[Material shown]

<file path="config.mk">
export PLATFORM = sky130hd
export DESIGN_NAME = uartmm_fifo
export DESIGN_NICKNAME = d
export VERILOG_FILES = /design/src/rtl/uartmm_fifo.sv
export SDC_FILE = /design/constraint.sdc
export NUM_CORES = 1
export LEC_CHECK = 0
export ABC_AREA = 0
export BUFFER_PORTS_ARGS = -buffer_cell sky130_fd_sc_hd__buf_4
export CAP_MARGIN = 10
export CORE_MARGIN = 2
export CORE_UTILIZATION = 45
export CTS_BUF_LIST = sky130_fd_sc_hd__clkbuf_8
export CTS_CLUSTER_SIZE = 8
export DETAILED_ROUTE_END_ITERATION = 10
export GPL_TIMING_DRIVEN = 0
export PLACE_DENSITY = 0.63
export SETUP_SLACK_MARGIN = 0.15
export SYNTH_ARGS = -nofsm -noshare
export SYNTH_HDL_FRONTEND = slang
export SYNTH_SLANG_ARGS = --single-unit
</file>
<file path="constraint.sdc">
create_clock -name clk -period 3.77 [get_ports clk]
set_clock_uncertainty 0.05 [all_clocks]
set_input_delay 0.754 -clock clk [delete_from_list [all_inputs] [get_ports clk]]
set_output_delay 0.754 -clock clk [all_outputs]
set_load 0.05 [all_outputs]
</file>
<file path="src/rtl/uartmm_fifo.sv">
// -----------------------------------------------------------------------------
// uartmm_fifo -- memory-mapped UART bridge with RX/TX FIFOs.
//
// Decouples the CPU data-side bus (port B) from the byte-level UART: received
// bytes are buffered in an RX FIFO, transmit bytes are queued in a TX FIFO and
// drained by a two-state send FSM whenever the transmitter is not busy.
//
// Register window (offsets from BASE_ADDR):
//   +1 RXVALID  +2 TXREADY  +3 DATA  +4 COUNT  +5 STATUS (W1C bit4)  +6 IRQEN
//
// Ports:
//   clk, rst            clock, asynchronous active-low reset
//   uart_din/uart_valid received byte and its one-cycle strobe
//   uart_busy           transmitter busy
//   uart_dout/uart_wr   registered transmit byte and one-cycle strobe
//   addr_b, data_b_in,  bus address, write data, write enable (bit0 only)
//   data_b_we
//   data_b, strobe_b    combinational read data and window hit
//   irq                 registered interrupt request
//
// Build option: define UARTMM_FIFO_IRQ_EN to implement IRQEN and drive irq;
// otherwise IRQEN reads 0 and irq is tied low.
// -----------------------------------------------------------------------------
module uartmm_fifo #(
   parameter int unsigned BASE_ADDR = 65536,
   parameter int unsigned RX_DEPTH  = 16,
   parameter int unsigned TX_DEPTH  = 16
) (
   input  logic        clk,
   input  logic        rst,
   input  logic [7:0]  uart_din,
   input  logic        uart_valid,
   input  logic        uart_busy,
   output logic [7:0]  uart_dout,
   output logic        uart_wr,
   output logic [31:0] data_b,
   output logic        strobe_b,
   input  logic [31:0] addr_b,
   input  logic [31:0] data_b_in,
   input  logic [31:0] data_b_we,
   output logic        irq
);

   localparam int unsigned RX_AW = $clog2(RX_DEPTH);
   localparam int unsigned TX_AW = $clog2(TX_DEPTH);
   localparam logic [RX_AW:0] RX_FULL = (RX_AW+1)'(RX_DEPTH);
   localparam logic [TX_AW:0] TX_FULL = (TX_AW+1)'(TX_DEPTH);

   localparam logic [31:0] A_RXVALID = 32'(BASE_ADDR + 1);
   localparam logic [31:0] A_TXREADY = 32'(BASE_ADDR + 2);
   localparam logic [31:0] A_DATA    = 32'(BASE_ADDR + 3);
   localparam logic [31:0] A_COUNT   = 32'(BASE_ADDR + 4);
   localparam logic [31:0] A_STATUS  = 32'(BASE_ADDR + 5);
   localparam logic [31:0] A_IRQEN   = 32'(BASE_ADDR + 6);

   typedef enum logic {S_IDLE, S_SEND} tx_state_t;

   // storage and state
   logic [7:0]     r_rx_mem [RX_DEPTH];
   logic [7:0]     r_tx_mem [TX_DEPTH];
   logic [RX_AW-1:0] r_rx_wp, r_rx_rp;
   logic [TX_AW-1:0] r_tx_wp, r_tx_rp;
   logic [RX_AW:0] r_rx_cnt;
   logic [TX_AW:0] r_tx_cnt;
   logic           r_rx_ovf;
   logic [7:0]     r_uart_dout;
   logic           r_uart_wr;
   tx_state_t      r_state, w_state_nxt;

   // decode and flags
   logic w_data_rd, w_data_wr, w_status_wr;
   logic w_rx_empty, w_rx_full, w_tx_empty, w_tx_full;
   logic w_rx_push, w_rx_pop, w_rx_ovf_set, w_tx_push, w_tx_pop;
   logic [7:0] w_status;
   logic [1:0] w_irqen;
   logic       w_unused;

   assign w_data_rd   = (addr_b == A_DATA) && !data_b_we[0];
   assign w_data_wr   = (addr_b == A_DATA) &&  data_b_we[0];
   assign w_status_wr = (addr_b == A_STATUS) && data_b_we[0];

   assign w_rx_empty = (r_rx_cnt == '0);
   assign w_rx_full  = (r_rx_cnt == RX_FULL);
   assign w_tx_empty = (r_tx_cnt == '0);
   assign w_tx_full  = (r_tx_cnt == TX_FULL);

   // A pop at full frees the slot the incoming byte lands in, so the push is
   // accepted and overflow is only flagged when nothing leaves that cycle.
   assign w_rx_pop     = w_data_rd && !w_rx_empty;
   assign w_rx_push    = uart_valid && (!w_rx_full || w_rx_pop);
   assign w_rx_ovf_set = uart_valid && w_rx_full && !w_rx_pop;
   assign w_tx_push    = w_data_wr && !w_tx_full;

   assign w_status = {3'b000, r_rx_ovf, w_tx_empty, w_rx_full, !w_tx_full, !w_rx_empty};
   assign w_unused = ^{data_b_in[31:8], data_b_we[31:1]};

   // ---------------- RX FIFO ----------------
   always_ff @(posedge clk) begin
      if (w_rx_push) r_rx_mem[r_rx_wp] <= uart_din;
   end

   always_ff @(posedge clk or negedge rst) begin
      if (!rst) begin
         r_rx_wp  <= '0;
         r_rx_rp  <= '0;
         r_rx_cnt <= '0;
         r_rx_ovf <= 1'b0;
      end else begin
         if (w_rx_push) r_rx_wp <= r_rx_wp + RX_AW'(1);
         if (w_rx_pop)  r_rx_rp <= r_rx_rp + RX_AW'(1);
         if (w_rx_push && !w_rx_pop)      r_rx_cnt <= r_rx_cnt + (RX_AW+1)'(1);
         else if (!w_rx_push && w_rx_pop) r_rx_cnt <= r_rx_cnt - (RX_AW+1)'(1);
         // a fresh overflow wins over a same-cycle clear
         if (w_rx_ovf_set)                     r_rx_ovf <= 1'b1;
         else if (w_status_wr && data_b_in[4]) r_rx_ovf <= 1'b0;
      end
   end

   // ---------------- TX FIFO ----------------
   always_ff @(posedge clk) begin
      if (w_tx_push) r_tx_mem[r_tx_wp] <= data_b_in[7:0];
   end

   always_ff @(posedge clk or negedge rst) begin
      if (!rst) begin
         r_tx_wp  <= '0;
         r_tx_rp  <= '0;
         r_tx_cnt <= '0;
      end else begin
         if (w_tx_push) r_tx_wp <= r_tx_wp + TX_AW'(1);
         if (w_tx_pop)  r_tx_rp <= r_tx_rp + TX_AW'(1);
         if (w_tx_push && !w_tx_pop)      r_tx_cnt <= r_tx_cnt + (TX_AW+1)'(1);
         else if (!w_tx_push && w_tx_pop) r_tx_cnt <= r_tx_cnt - (TX_AW+1)'(1);
      end
   end

   // ---------------- TX send FSM ----------------
   always_ff @(posedge clk or negedge rst) begin
      if (!rst) r_state <= S_IDLE;
      else      r_state <= w_state_nxt;
   end

   always_comb begin
      w_state_nxt = r_state;
      w_tx_pop    = 1'b0;
      case (r_state)
         S_IDLE: if (!w_tx_empty && !uart_busy && !r_uart_wr) begin
            w_state_nxt = S_SEND;
            w_tx_pop    = 1'b1;
         end
         S_SEND: w_state_nxt = S_IDLE;
         default: w_state_nxt = S_IDLE;
      endcase
   end

   always_ff @(posedge clk or negedge rst) begin
      if (!rst) begin
         r_uart_dout <= '0;
         r_uart_wr   <= 1'b0;
      end else begin
         r_uart_wr <= w_tx_pop;
         if (w_tx_pop) r_uart_dout <= r_tx_mem[r_tx_rp];
      end
   end

   assign uart_dout = r_uart_dout;
   assign uart_wr   = r_uart_wr;

   // ---------------- interrupt ----------------
`ifdef UARTMM_FIFO_IRQ_EN
   logic [1:0] r_irqen;
   logic       r_irq;

   always_ff @(posedge clk or negedge rst) begin
      if (!rst) begin
         r_irqen <= '0;
         r_irq   <= 1'b0;
      end else begin
         if ((addr_b == A_IRQEN) && data_b_we[0]) r_irqen <= data_b_in[1:0];
         r_irq <= (!w_rx_empty & r_irqen[0]) | (w_tx_empty & r_irqen[1]) |
                  (r_rx_ovf & r_irqen[0]);
      end
   end

   assign w_irqen = r_irqen;
   assign irq     = r_irq;
`else
   assign w_irqen = '0;
   assign irq     = 1'b0;
`endif

   // ---------------- bus read ----------------
   assign strobe_b = (addr_b >= A_RXVALID) && (addr_b <= A_IRQEN);

   always_comb begin
      data_b = '0;
      case (addr_b)
         A_RXVALID: data_b[0]    = !w_rx_empty;
         A_TXREADY: data_b[0]    = !w_tx_full;
         A_DATA:    data_b[7:0]  = w_rx_empty ? 8'h00 : r_rx_mem[r_rx_rp];
         A_COUNT:   data_b[15:0] = {8'(r_tx_cnt), 8'(r_rx_cnt)};
         A_STATUS:  data_b[7:0]  = w_status;
         A_IRQEN:   data_b[1:0]  = w_irqen;
         default:   data_b       = '0;
      endcase
   end

endmodule
</file>
* Word-level counts from Yosys, hierarchy flattened
Memories as Yosys holds them, arrays and structs flattened. A register that Yosys moved wholly into a read port is not among the register bits. Index checks and enable logic that the tools add are counted. W data, S select, Z words.
Operators by class: muxes and demuxes 18, add/subtract/negate cells 8, reductions and logical operators 35, magnitude comparators 2, eq/ne operators 7, bitwise logic cells 1
Operators with widths (number):
- $eq A32 B17 Y1 const B | 5
- $ge A32 B17 Y1 const B | 1
- $le A32 B17 Y1 const B | 1
- $mux W5 | 5
- $pmux W6 S3 | 1
- $add A4 B1 Y4 const B | 4
- $logic_and A1 B1 Y1 | 16
- $logic_not A1 Y1 | 12
- $add A5 B1 Y5 const B | 2
- $eq A5 B5 Y1 const B | 2
- $logic_not A5 Y1 | 2
- $sub A5 B1 Y5 const B | 2
- $mux W1 | 8
- $mux W8 | 1
- $reduce_bool A2 Y1 | 3
- $pmux W1 S4 | 1
- $pmux W1 S3 | 1
- $pmux W1 S2 | 1
- $reduce_or A2 Y1 | 1
- $logic_or A1 B1 Y1 | 1
- $not A1 Y1 | 1
Word-level totals: memory bits (writable) 256, output and inout port bits 43, flip-flop bits (word level) 29, input port bits 108, logic and storage cells 82, memories 2
Memory list:
- r_rx_mem | words 16, width 8, rd ports 1, clocked after Yosys merged registers in 0, write ports 1, line 59 | logic [7:0] r_rx_mem [RX_DEPTH];
- r_tx_mem | words 16, width 8, rd ports 1, clocked after Yosys merged registers in 1, write ports 1, line 60 | logic [7:0] r_tx_mem [TX_DEPTH];

* Logic depth before layout (Yosys ltp)
Gate-level depths: netlist (run 1).
depth after elaboration 9, gate-level depth with buffers 13, mapped depth without buffers 12

* Worst setup path after synthesis (run 1)
Ideal clock, no wire load.
path type input to register, from input port addr_b[30], to register r_rx_cnt[4], buffers on the path 1, setup time 0.080 ns, data required time 3.640 ns, slack 0.079 ns, cell stages on the path 13, arrival time 3.561 ns, path through nor4_2 -> nand4_2 -> nor4b_4 -> o21a_4 -> buf_8 -> ha_1 -> inv_1 -> ha_1 -> nor2b_1 -> o21a_1 -> or3_1 -> a21oi_1 -> xnor2_1
On the way: cells in the longest elaborated chain, start to end 8, elaborated cells between the ends (all ways) 11, those cells by class eq/ne (1); mux (1); reduce/logical (9)
RTL lines:
- start: declaration | line 38 | input logic [31:0] addr_b,
- $eq A32 B17 Y1 (*) | line 78 | assign w_data_rd = (addr_b == A_DATA) && !data_b_we[0];
- $logic_and A1 B1 Y1 (*) | line 78
- $logic_and A1 B1 Y1 (*) | line 89 | assign w_rx_pop = w_data_rd && !w_rx_empty;
- $logic_or A1 B1 Y1 (*) | line 90 | assign w_rx_push = uart_valid && (!w_rx_full || w_rx_pop);
- $logic_and A1 B1 Y1 (*) | line 90
- via w_rx_push | line 73 | logic w_rx_push, w_rx_pop, w_rx_ovf_set, w_tx_push, w_tx_pop;
- $logic_not A1 Y1 | line 112 | else if (!w_rx_push && w_rx_pop) r_rx_cnt <= r_rx_cnt - (RX_AW+1)'(1);
- $logic_and A1 B1 Y1 | line 112
- $reduce_bool A2 Y1 (no source line)
- end signal: assignment | line 111 | if (w_rx_push && !w_rx_pop) r_rx_cnt <= r_rx_cnt + (RX_AW+1)'(1);
- end signal: assignment | line 112
- end: declaration | line 63 | logic [RX_AW:0] r_rx_cnt;
The timed path passes the listed nets; every way through them passes the cells marked *. A chain may end at the register's enable or synchronous reset.

* Final worst setup path (run 1)
from register r_rx_rp[2], to output port data_b[1]
On the way: cells in the longest elaborated chain, start to end 3
RTL lines:
- start: declaration | line 61 | logic [RX_AW-1:0] r_rx_wp, r_rx_rp;
- start signal: assignment | line 110 | if (w_rx_pop) r_rx_rp <= r_rx_rp + RX_AW'(1);
- $mem_v2 Z16 W8
- $mux W8 | line 200 | A_DATA: data_b[7:0] = w_rx_empty ? 8'h00 : r_rx_mem[r_rx_rp];
- $pmux W1 S3 | line 197 | case (addr_b)
- end: declaration | line 36 | output logic [31:0] data_b,
No other way between the ends.

==> impl_metrics.json, run 1 <==
{
  "drive_above_1_share": 0.338,
  "numCtsBuffers": 48,
  "worst_setup_path_start_kind": "register",
  "seqPwrFrac": 0.474,
  "switching_power_mw": 2.17,
  "crit_fanout": 10,
  "postSynthCellCount": 663,
  "die_w_um": 169,
  "synth.distinct_cells": 50,
  "crit_arrival_ns": 2.73,
  "max_freq_mhz": 283,
  "antenna_found_initial": 0,
  "switching_share": 0.278,
  "initial_utilization": 0.457,
  "setup_tns_ns": 0,
  "ios": 151,
  "hold_class": "input pin to asynchronous set/reset pin",
  "instances_no_fill": 1192,
  "ant_nets": 0,
  "path_clk_slew_ns": 0.06,
  "crit_path_start": "r_rx_rp[2]",
  "dp.cells": 1099,
  "final_common_cell": "edfxtp_1",
  "die_h_um": 169,
  "grt_max_degree": 37,
  "rsz0062_at_grt": "yes",
  "required_ns": 2.97,
  "die-area_sq_um": 28500,
  "drv_cap": 0,
  "grt_pass1_vias": 6853,
  "utilization": 0.536,
  "cts_root_buf": "clkbuf_8",
  "layout_common_cells": "edfxtp_1 (256), buf_4 (101), mux4_2 (67)",
  "ys_warn_count": 0,
  "clock_path_buffers": 3,
  "h-tree-depth": 2,
  "via_per_inst": 5.35,
  "multi_input_area_sq_um": 3460,
  "cts_hold_buf": 0,
  "wl_per_cell_um": 21.3,
  "firstDrtPassIters": 5,
  "relSlewSlack": 0.400,
  "cts.sinks": 292,
  "yosysSeqAreaShare": 0.702,
  "p_clk_frac": 0.329,
  "combPwrFrac": 0.197,
  "coreArea_sq_um": 26800,
  "p_per_area_nw_per_um2": 543,
  "status": "finished, final reports clean",
  "syn_avg_cell_area_sq_um": 18.5,
  "hold_ws_ns": 0.121,
  "synth_top_flop_cell": "edfxtp_1",
  "regArea_sq_um": 8590,
  "synth-async-reset-ratio": 0.123,
  "cts_tree": "built",
  "setup_violations": 0,
  "gr-total-overflow": 0,
  "num_vias": 6377,
  "r2r_start": "r_tx_cnt[3]",
  "critPathKind": "register to primary output",
  "leakage_nw": 5.09,
  "gp_congestion": 0.817,
  "drc": 0,
  "final_hold_viol_count": 0,
  "ys_ff_latch": 292,
  "hpwl_mm": 16.9,
  "num_rows": 60,
  "p_int_mw": 5.64,
  "final_area_sq_um": 14400,
  "track_usage": 0.182,
  "finalMaxSlewViolations": 0,
  "endpoint_kind": "primary output",
  "insertedDiodeCount": 0,
  "fillers": 2144,
  "synth_edf_count": 256,
  "area_growth_syn_to_layout_pct": 17.5,
  "wl_mm": 25.4,
  "drt_iter0_drc": 569,
  "fin_crit_sh": 0.937,
  "worstMarginPinSlew_ns": 0.898,
  "peakVddDrop_v": 0.000565,
  "io_buffers": 75,
  "nets": 945,
  "grt_pass1_wl_mm": 39.1,
  "clk_latency_ns": 0.56,
  "synth.cell_area_sq_um": 12200,
  "postPlaceCellArea_sq_um": 13300,
  "min_period_ns": 3.53
}
[cells by family (layout without fill, tap and decap cells)]
family / count (synthesis) / in the layout / synth area share
AOI/OAI and AO/OA: 46 / 46 / 0.0251
xor gates and xnor gates: 21 / 21 / 0.0150
adders and majority gates: 20 / 20 / 0.0217
buffers and inverters: 65 / 234 / 0.0281
DFF: 292 / 292 / 0.702
muxes: 96 / 96 / 0.149
other: 1 / 20 / 0.000306
and+or+nand+nor: 122 / 122 / 0.0593
[layer usage]
layer / up-vias / GRT usage / wire [um]
met3: 32 / 0.0367 / 1290
li1: 2903 / - / -
met5: - / 0 / 0
met2: 196 / 0.310 / 12800
met1: 3246 / 0.238 / 10900
met4: 0 / 0.0521 / 379
[synthesized netlist by cell type (all sizes together) (4+ instances only)]
cell | number | area share
o21ai | 12 | 0.0049
and3 | 14 | 0.0077
nand2 | 26 | 0.0080
nor2b | 8 | 0.0041
mux4 | 67 | 0.12
inv | 13 | 0.0040
nor2 | 23 | 0.0071
a21oi | 12 | 0.0049
edfxtp | 256 | 0.63
dfrtp | 36 | 0.074
ha | 18 | 0.018
nor4 | 9 | 0.0089
xor2 | 4 | 0.0029
mux2i | 13 | 0.011
xnor2 | 17 | 0.012
nor3 | 6 | 0.0025
clkbuf | 14 | 0.0043
buf | 38 | 0.020
o311ai | 8 | 0.0057
nand3 | 9 | 0.0037
nand4 | 6 | 0.0041
and2 | 7 | 0.0036
mux2 | 16 | 0.015
[path summary, 6_finish.rpt]
path / to / slack (ns) / cells past startpoint
worst max register to register: r_tx_cnt[4] / 0.34 / 13
worst min-delay path: r_tx_wp[1] / 0.12 / 1
worst min register to register: r_rx_ovf / 0.44 / 1
max in group asynchronous: r_rx_cnt[4] / 3.18 / 1
worst max-delay path: data_b[1] / 0.24 / 7
min in group clk: r_rx_ovf / 0.44 / 1
[registers in the layout (all words and copies together), names as in the netlist]
| name | flops |
|---|---|
| r_rx_ovf | 1 |
| r_tx_wp | 4 |
| r_rx_mem | 128 |
| r_tx_mem | 128 |
| r_rx_cnt | 5 |
| r_rx_wp | 4 |
| r_tx_cnt | 5 |
| r_tx_rp | 4 |
| r_rx_rp | 4 |
| uart_dout | 8 |
| r_state | 1 |
[stage by stage]
stage	power [mW]	setup WS, ns
global placement	5.25	-0.362
global route	8.15	0.104
CTS	7.88	0.0679
finish	7.81	0.236
floorplan	4.82	0.0828
detailed placement	5.29	-0.519
[final cells by class]
class	count	share of cell area
plain buffers	52	0.0226
clock buffers	53	0.0507
clock inverters	31	0.0116
inverters	13	0.00339
multi-input cells	325	0.240
flip-flops and latches	292	0.597
well taps	341	0.0297
repair buffers	85	0.0440
[critical path: stages (launching register included)]
cell	delay (ns)
dfrtp_1	0.32
clkbuf_1	0.31
clkbuf_2	0.37
mux4_2	0.36
mux2_2	0.27
a21oi_1	0.25
o21ai_1	0.10
buf_4	0.20
[power groups by stage]
stage	Sequential [mW]	Clock, mW	Combinational (mW)
2_1_floorplan	3.89	0	0.931
3_3_place_gp	3.76	0	1.49
3_5_place_dp	3.76	0	1.53
4_1_cts	3.70	2.63	1.54
5_1_grt	3.71	2.79	1.65
6_report	3.70	2.57	1.54
[what timing repair did]
item | CTS | global route
gates resized for setup | 10 | 12
setup buffers | 2 | 3
setup endpoints to repair | 10 | 10
pin swaps | 1 | 2
cloned | 0 | 0
hold endpoints to repair | 0 | 0
No activity file was read; power rests on OpenSTA's default activity.
==> run 2, diff against run 1 <==
--- a/config.mk
+++ b/config.mk
@@ -13,7 +13,6 @@
 export CTS_BUF_LIST = sky130_fd_sc_hd__clkbuf_8
 export CTS_CLUSTER_SIZE = 8
 export DETAILED_ROUTE_END_ITERATION = 10
-export GPL_TIMING_DRIVEN = 0
 export PLACE_DENSITY = 0.63
 export SETUP_SLACK_MARGIN = 0.15
 export SYNTH_ARGS = -nofsm -noshare
==> constraint.sdc (replaced) <==
create_clock -name clk -period 3.4 [get_ports clk]
set_clock_uncertainty 0.05 [all_clocks]
set_input_delay 0.68 -clock clk [delete_from_list [all_inputs] [get_ports clk]]
set_output_delay 0.68 -clock clk [all_outputs]
set_load 0.05 [all_outputs]
==> run 2 against run 1 <==
  * Flip-flop and latch count is the same
  * First-iteration DRC count down 41%
  * Sequential power rose by 15%
  * Hold slack got worse by 0.074 ns
  * Power is 7.5% higher
  * Final cell count down 0.50%
  * Critical path type unchanged
==> impl_metrics.json, run 2 (same netlist as run 1, synthesis figures left out) <==
{
  "insertedDiodeCount": 0,
  "coreArea_sq_um": 26800,
  "final_area_sq_um": 14600,
  "wl_mm": 24.4,
  "worstReg2RegEnd": "r_tx_cnt[4]",
  "worst_slack_ns": 0.142,
  "num_rows": 60,
  "gp_congestion": 0.742,
  "wl_per_cell_um": 20.6,
  "rsz0062_at_grt": "yes",
  "postPlaceCellArea_sq_um": 13400,
  "crit_arrival_ns": 2.53,
  "die_w_um": 169,
  "drv_cap": 0,
  "drc": 0,
  "r2r_start": "r_tx_cnt[3]",
  "path_clk_slew_ns": 0.06,
  "critPathKind": "register to primary output",
  "antenna_found_initial": 0,
  "grt_pass1_wl_mm": 36.7,
  "p_per_area_nw_per_um2": 576,
  "status": "finished, final reports clean",
  "layout_common_cells": "edfxtp_1 (256), buf_4 (116), mux4_2 (67)",
  "final_hold_viol_count": 0,
  "worstMarginPinSlew_ns": 0.987,
  "max_stage_delay_ns": 0.52,
  "initial_utilization": 0.457,
  "hpwl_mm": 15.7,
  "crit_chain": "buf_6 -> clkbuf_16 -> mux4_2 -> mux2_2 -> a21oi_2 -> o21ai_2 -> buf_6",
  "dp_slack_ns": -0.100,
  "clk_latency_ns": 0.56,
  "final_common_cell": "edfxtp_1",
  "path_common_cell": "buf_6",
  "grt_max_degree": 37,
  "crit_fanout": 8,
  "relSlewSlack": 0.342,
  "drt_iter0_drc": 338,
  "min_period_ns": 3.26,
  "track_usage": 0.169,
  "worst_setup_path_start_kind": "register",
  "max_freq_mhz": 307,
  "firstDrtPassIters": 4,
  "finalMaxSlewViolations": 0,
  "leakage_nw": 5.18,
  "cts.sinks": 292,
  "numCtsBuffers": 47,
  "ios": 151,
  "h-tree-depth": 2,
  "grt_pass1_vias": 6655,
  "ant_nets": 0,
  "io_buffers": 75,
  "rrSetupSlack_ns": 0.47,
  "cts_root_buf": "clkbuf_8",
  "via_per_inst": 5.33,
  "die_h_um": 169,
  "area_growth_syn_to_layout_pct": 19.0,
  "cts_hold_buf": 0,
  "cts_tree": "built",
  "peakVddDrop_v": 0.000591,
  "fin_crit_sh": 0.958,
  "endpoint_kind": "primary output",
  "num_vias": 6323,
  "die-area_sq_um": 28500,
  "fillers": 2119,
  "nets": 938,
  "hold_class": "input pin to asynchronous set/reset pin",
  "required_ns": 2.67,
  "gr-total-overflow": 0,
  "clock_path_buffers": 3,
  "setup_violations": 0,
  "drive_above_1_share": 0.369,
  "crit_slowest_cell": "mux4_2",
  "ff2ff_path_depth": 11
}
run 2: cell types whose count changed in the layout (fill, tap and decap cells not counted), sizes merged:
cell / before / now
buf: 118 / 130
inv: 32 / 37
clkbuf: 72 / 53
clkinv: 11 / 8
bufinv: 1 / 0
run 2: report_power, final:
| part | internal [mW] | switching, mW | total, mW |
|---|---|---|---|
| logic | 0.709 | 0.705 | 1.41 |
| clock network | 1.41 | 1.31 | 2.71 |
| registers | 4.01 | 0.261 | 4.27 |
| total | 6.12 | 2.27 | 8.40 |
run 2: worst max-delay path by stage:
stage | from | endpoint | slack [ns] | cells past startpoint
4_1_cts | r_rx_rp[0] | data_b[0] | 0.11 | 6
6_report | r_rx_rp[0] | data_b[1] | 0.14 | 7
5_1_grt | r_rx_rp[0] | data_b[5] | 0.09 | 6
2_1_floorplan | addr_b[30] | data_b[1] | -0.07 | 6
3_5_place_dp | addr_b[23] | r_rx_cnt[4] | -0.10 | 13
3_3_place_gp | addr_b[23] | r_rx_cnt[4] | -0.008 | 13
run 2: timing repair:
action,4_1_cts,5_1_grt
endpoints found under the setup margin,8,8
gates cloned,0,1
gates resized for setup,4,31
pin swaps,2,7
buffers inserted,5,7
run 2: through the flow:
step / hold WS, ns / utilization / power, mW / cells / setup TNS (ns)
finish: 0.0465 / 0.543 / 8.40 / 1186 / 0
global route: 0.0612 / 0.543 / 8.76 / 1186 / 0
CTS: 0.0423 / 0.534 / 8.50 / 1178 / 0
detailed placement: 0.442 / 0.500 / 5.78 / 1089 / -0.116
global placement: 0.424 / 0.500 / 5.74 / 1089 / -0.00763
floorplan: 0.334 / - / 5.34 / 682 / -0.477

[/Material shown]

Problem to solve:
A single number is required: the count of lines in the data that include the string "inverters".

Result of this exercise:
3